◆ What the exercise asks
Print out the records below with nothing altered.

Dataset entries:
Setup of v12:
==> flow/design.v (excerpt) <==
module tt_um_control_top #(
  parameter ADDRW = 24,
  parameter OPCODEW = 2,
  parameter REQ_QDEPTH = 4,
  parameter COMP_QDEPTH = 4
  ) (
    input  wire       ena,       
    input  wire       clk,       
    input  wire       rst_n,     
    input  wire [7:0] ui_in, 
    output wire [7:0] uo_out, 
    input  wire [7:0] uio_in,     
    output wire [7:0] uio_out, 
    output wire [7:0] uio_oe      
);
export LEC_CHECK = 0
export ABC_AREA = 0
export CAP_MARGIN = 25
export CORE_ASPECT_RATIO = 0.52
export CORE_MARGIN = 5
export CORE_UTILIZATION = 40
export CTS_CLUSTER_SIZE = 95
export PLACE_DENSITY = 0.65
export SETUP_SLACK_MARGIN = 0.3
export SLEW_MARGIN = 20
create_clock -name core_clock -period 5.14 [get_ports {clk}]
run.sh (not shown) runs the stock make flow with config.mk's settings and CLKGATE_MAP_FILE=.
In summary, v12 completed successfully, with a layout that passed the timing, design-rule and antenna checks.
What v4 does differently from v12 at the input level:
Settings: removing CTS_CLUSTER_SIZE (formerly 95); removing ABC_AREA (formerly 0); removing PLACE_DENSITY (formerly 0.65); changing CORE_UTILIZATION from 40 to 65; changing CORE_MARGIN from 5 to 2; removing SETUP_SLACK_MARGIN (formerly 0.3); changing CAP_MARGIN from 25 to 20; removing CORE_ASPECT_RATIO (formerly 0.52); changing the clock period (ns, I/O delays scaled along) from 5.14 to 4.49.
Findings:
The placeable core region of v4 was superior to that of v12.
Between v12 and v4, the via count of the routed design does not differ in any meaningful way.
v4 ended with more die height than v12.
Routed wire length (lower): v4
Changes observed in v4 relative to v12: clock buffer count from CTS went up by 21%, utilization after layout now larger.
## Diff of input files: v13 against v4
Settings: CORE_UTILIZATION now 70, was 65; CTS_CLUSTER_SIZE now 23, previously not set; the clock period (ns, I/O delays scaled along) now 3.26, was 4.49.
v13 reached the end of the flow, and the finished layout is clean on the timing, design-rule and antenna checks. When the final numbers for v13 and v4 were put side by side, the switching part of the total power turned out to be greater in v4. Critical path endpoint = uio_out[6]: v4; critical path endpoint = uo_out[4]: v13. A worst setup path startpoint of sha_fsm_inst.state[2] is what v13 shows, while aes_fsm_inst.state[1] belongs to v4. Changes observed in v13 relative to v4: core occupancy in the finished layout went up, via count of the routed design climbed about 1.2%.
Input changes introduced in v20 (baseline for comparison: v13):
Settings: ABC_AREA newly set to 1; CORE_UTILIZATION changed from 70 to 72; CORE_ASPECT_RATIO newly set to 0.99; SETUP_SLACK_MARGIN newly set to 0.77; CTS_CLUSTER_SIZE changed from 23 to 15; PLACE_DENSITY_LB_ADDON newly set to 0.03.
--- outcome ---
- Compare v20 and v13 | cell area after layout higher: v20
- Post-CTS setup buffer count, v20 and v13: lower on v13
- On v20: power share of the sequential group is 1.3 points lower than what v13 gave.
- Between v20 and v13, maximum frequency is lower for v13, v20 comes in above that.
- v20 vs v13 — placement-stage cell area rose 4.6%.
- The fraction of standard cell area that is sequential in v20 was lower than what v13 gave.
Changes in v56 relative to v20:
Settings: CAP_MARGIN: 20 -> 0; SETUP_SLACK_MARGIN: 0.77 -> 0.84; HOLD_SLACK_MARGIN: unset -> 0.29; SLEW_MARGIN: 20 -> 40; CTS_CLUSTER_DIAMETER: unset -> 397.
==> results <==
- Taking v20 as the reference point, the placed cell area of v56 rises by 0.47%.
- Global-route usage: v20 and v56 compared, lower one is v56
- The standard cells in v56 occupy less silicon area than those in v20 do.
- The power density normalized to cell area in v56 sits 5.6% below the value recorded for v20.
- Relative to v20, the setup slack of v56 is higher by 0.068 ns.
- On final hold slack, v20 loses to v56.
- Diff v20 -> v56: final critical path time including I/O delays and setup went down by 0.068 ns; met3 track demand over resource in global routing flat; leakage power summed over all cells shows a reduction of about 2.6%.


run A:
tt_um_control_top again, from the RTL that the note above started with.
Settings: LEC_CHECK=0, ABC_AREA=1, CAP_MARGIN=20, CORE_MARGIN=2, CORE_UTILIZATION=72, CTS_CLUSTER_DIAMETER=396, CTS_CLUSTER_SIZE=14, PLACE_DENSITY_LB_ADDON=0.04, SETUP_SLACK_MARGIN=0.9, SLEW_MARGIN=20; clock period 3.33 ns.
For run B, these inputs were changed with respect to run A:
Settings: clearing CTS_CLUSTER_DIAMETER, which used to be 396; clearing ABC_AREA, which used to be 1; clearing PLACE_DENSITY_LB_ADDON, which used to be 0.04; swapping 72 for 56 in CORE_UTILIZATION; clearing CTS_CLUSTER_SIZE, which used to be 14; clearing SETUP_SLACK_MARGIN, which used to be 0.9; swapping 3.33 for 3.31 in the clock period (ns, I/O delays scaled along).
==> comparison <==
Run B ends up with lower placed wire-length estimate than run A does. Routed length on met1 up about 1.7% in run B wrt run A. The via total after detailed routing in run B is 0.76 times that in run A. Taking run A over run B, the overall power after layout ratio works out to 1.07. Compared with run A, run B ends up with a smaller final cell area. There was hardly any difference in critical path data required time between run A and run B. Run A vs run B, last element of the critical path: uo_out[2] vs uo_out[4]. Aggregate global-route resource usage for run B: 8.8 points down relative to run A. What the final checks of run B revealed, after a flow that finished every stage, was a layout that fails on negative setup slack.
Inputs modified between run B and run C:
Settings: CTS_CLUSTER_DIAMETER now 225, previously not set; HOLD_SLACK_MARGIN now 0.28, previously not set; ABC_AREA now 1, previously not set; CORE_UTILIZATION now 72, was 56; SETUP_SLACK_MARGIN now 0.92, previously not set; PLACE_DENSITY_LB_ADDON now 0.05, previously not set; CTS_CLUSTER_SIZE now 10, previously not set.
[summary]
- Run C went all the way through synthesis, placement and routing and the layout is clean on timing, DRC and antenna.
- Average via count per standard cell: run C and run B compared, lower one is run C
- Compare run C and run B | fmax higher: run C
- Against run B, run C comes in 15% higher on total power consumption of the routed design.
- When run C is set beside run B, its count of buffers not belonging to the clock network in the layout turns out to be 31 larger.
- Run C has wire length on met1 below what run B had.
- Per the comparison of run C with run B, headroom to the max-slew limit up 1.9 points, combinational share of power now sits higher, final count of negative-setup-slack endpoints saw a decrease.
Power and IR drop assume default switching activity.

◆ Output below
Setup of v12:
==> flow/design.v (excerpt) <==
module tt_um_control_top #(
  parameter ADDRW = 24,
  parameter OPCODEW = 2,
  parameter REQ_QDEPTH = 4,
  parameter COMP_QDEPTH = 4
  ) (
    input  wire       ena,       
    input  wire       clk,       
    input  wire       rst_n,     
    input  wire [7:0] ui_in, 
    output wire [7:0] uo_out, 
    input  wire [7:0] uio_in,     
    output wire [7:0] uio_out, 
    output wire [7:0] uio_oe      
);
export LEC_CHECK = 0
export ABC_AREA = 0
export CAP_MARGIN = 25
export CORE_ASPECT_RATIO = 0.52
export CORE_MARGIN = 5
export CORE_UTILIZATION = 40
export CTS_CLUSTER_SIZE = 95
export PLACE_DENSITY = 0.65
export SETUP_SLACK_MARGIN = 0.3
export SLEW_MARGIN = 20
create_clock -name core_clock -period 5.14 [get_ports {clk}]
run.sh (not shown) runs the stock make flow with config.mk's settings and CLKGATE_MAP_FILE=.
In summary, v12 completed successfully, with a layout that passed the timing, design-rule and antenna checks.
What v4 does differently from v12 at the input level:
Settings: removing CTS_CLUSTER_SIZE (formerly 95); removing ABC_AREA (formerly 0); removing PLACE_DENSITY (formerly 0.65); changing CORE_UTILIZATION from 40 to 65; changing CORE_MARGIN from 5 to 2; removing SETUP_SLACK_MARGIN (formerly 0.3); changing CAP_MARGIN from 25 to 20; removing CORE_ASPECT_RATIO (formerly 0.52); changing the clock period (ns, I/O delays scaled along) from 5.14 to 4.49.
Findings:
The placeable core region of v4 was superior to that of v12.
Between v12 and v4, the via count of the routed design does not differ in any meaningful way.
v4 ended with more die height than v12.
Routed wire length (lower): v4
Changes observed in v4 relative to v12: clock buffer count from CTS went up by 21%, utilization after layout now larger.
## Diff of input files: v13 against v4
Settings: CORE_UTILIZATION now 70, was 65; CTS_CLUSTER_SIZE now 23, previously not set; the clock period (ns, I/O delays scaled along) now 3.26, was 4.49.
v13 reached the end of the flow, and the finished layout is clean on the timing, design-rule and antenna checks. When the final numbers for v13 and v4 were put side by side, the switching part of the total power turned out to be greater in v4. Critical path endpoint = uio_out[6]: v4; critical path endpoint = uo_out[4]: v13. A worst setup path startpoint of sha_fsm_inst.state[2] is what v13 shows, while aes_fsm_inst.state[1] belongs to v4. Changes observed in v13 relative to v4: core occupancy in the finished layout went up, via count of the routed design climbed about 1.2%.
Input changes introduced in v20 (baseline for comparison: v13):
Settings: ABC_AREA newly set to 1; CORE_UTILIZATION changed from 70 to 72; CORE_ASPECT_RATIO newly set to 0.99; SETUP_SLACK_MARGIN newly set to 0.77; CTS_CLUSTER_SIZE changed from 23 to 15; PLACE_DENSITY_LB_ADDON newly set to 0.03.
--- outcome ---
- Compare v20 and v13 | cell area after layout higher: v20
- Post-CTS setup buffer count, v20 and v13: lower on v13
- On v20: power share of the sequential group is 1.3 points lower than what v13 gave.
- Between v20 and v13, maximum frequency is lower for v13, v20 comes in above that.
- v20 vs v13 — placement-stage cell area rose 4.6%.
- The fraction of standard cell area that is sequential in v20 was lower than what v13 gave.
Changes in v56 relative to v20:
Settings: CAP_MARGIN: 20 -> 0; SETUP_SLACK_MARGIN: 0.77 -> 0.84; HOLD_SLACK_MARGIN: unset -> 0.29; SLEW_MARGIN: 20 -> 40; CTS_CLUSTER_DIAMETER: unset -> 397.
==> results <==
- Taking v20 as the reference point, the placed cell area of v56 rises by 0.47%.
- Global-route usage: v20 and v56 compared, lower one is v56
- The standard cells in v56 occupy less silicon area than those in v20 do.
- The power density normalized to cell area in v56 sits 5.6% below the value recorded for v20.
- Relative to v20, the setup slack of v56 is higher by 0.068 ns.
- On final hold slack, v20 loses to v56.
- Diff v20 -> v56: final critical path time including I/O delays and setup went down by 0.068 ns; met3 track demand over resource in global routing flat; leakage power summed over all cells shows a reduction of about 2.6%.


run A:
tt_um_control_top again, from the RTL that the note above started with.
Settings: LEC_CHECK=0, ABC_AREA=1, CAP_MARGIN=20, CORE_MARGIN=2, CORE_UTILIZATION=72, CTS_CLUSTER_DIAMETER=396, CTS_CLUSTER_SIZE=14, PLACE_DENSITY_LB_ADDON=0.04, SETUP_SLACK_MARGIN=0.9, SLEW_MARGIN=20; clock period 3.33 ns.
For run B, these inputs were changed with respect to run A:
Settings: clearing CTS_CLUSTER_DIAMETER, which used to be 396; clearing ABC_AREA, which used to be 1; clearing PLACE_DENSITY_LB_ADDON, which used to be 0.04; swapping 72 for 56 in CORE_UTILIZATION; clearing CTS_CLUSTER_SIZE, which used to be 14; clearing SETUP_SLACK_MARGIN, which used to be 0.9; swapping 3.33 for 3.31 in the clock period (ns, I/O delays scaled along).
==> comparison <==
Run B ends up with lower placed wire-length estimate than run A does. Routed length on met1 up about 1.7% in run B wrt run A. The via total after detailed routing in run B is 0.76 times that in run A. Taking run A over run B, the overall power after layout ratio works out to 1.07. Compared with run A, run B ends up with a smaller final cell area. There was hardly any difference in critical path data required time between run A and run B. Run A vs run B, last element of the critical path: uo_out[2] vs uo_out[4]. Aggregate global-route resource usage for run B: 8.8 points down relative to run A. What the final checks of run B revealed, after a flow that finished every stage, was a layout that fails on negative setup slack.
Inputs modified between run B and run C:
Settings: CTS_CLUSTER_DIAMETER now 225, previously not set; HOLD_SLACK_MARGIN now 0.28, previously not set; ABC_AREA now 1, previously not set; CORE_UTILIZATION now 72, was 56; SETUP_SLACK_MARGIN now 0.92, previously not set; PLACE_DENSITY_LB_ADDON now 0.05, previously not set; CTS_CLUSTER_SIZE now 10, previously not set.
[summary]
- Run C went all the way through synthesis, placement and routing and the layout is clean on timing, DRC and antenna.
- Average via count per standard cell: run C and run B compared, lower one is run C
- Compare run C and run B | fmax higher: run C
- Against run B, run C comes in 15% higher on total power consumption of the routed design.
- When run C is set beside run B, its count of buffers not belonging to the clock network in the layout turns out to be 31 larger.
- Run C has wire length on met1 below what run B had.
- Per the comparison of run C with run B, headroom to the max-slew limit up 1.9 points, combinational share of power now sits higher, final count of negative-setup-slack endpoints saw a decrease.
Power and IR drop assume default switching activity.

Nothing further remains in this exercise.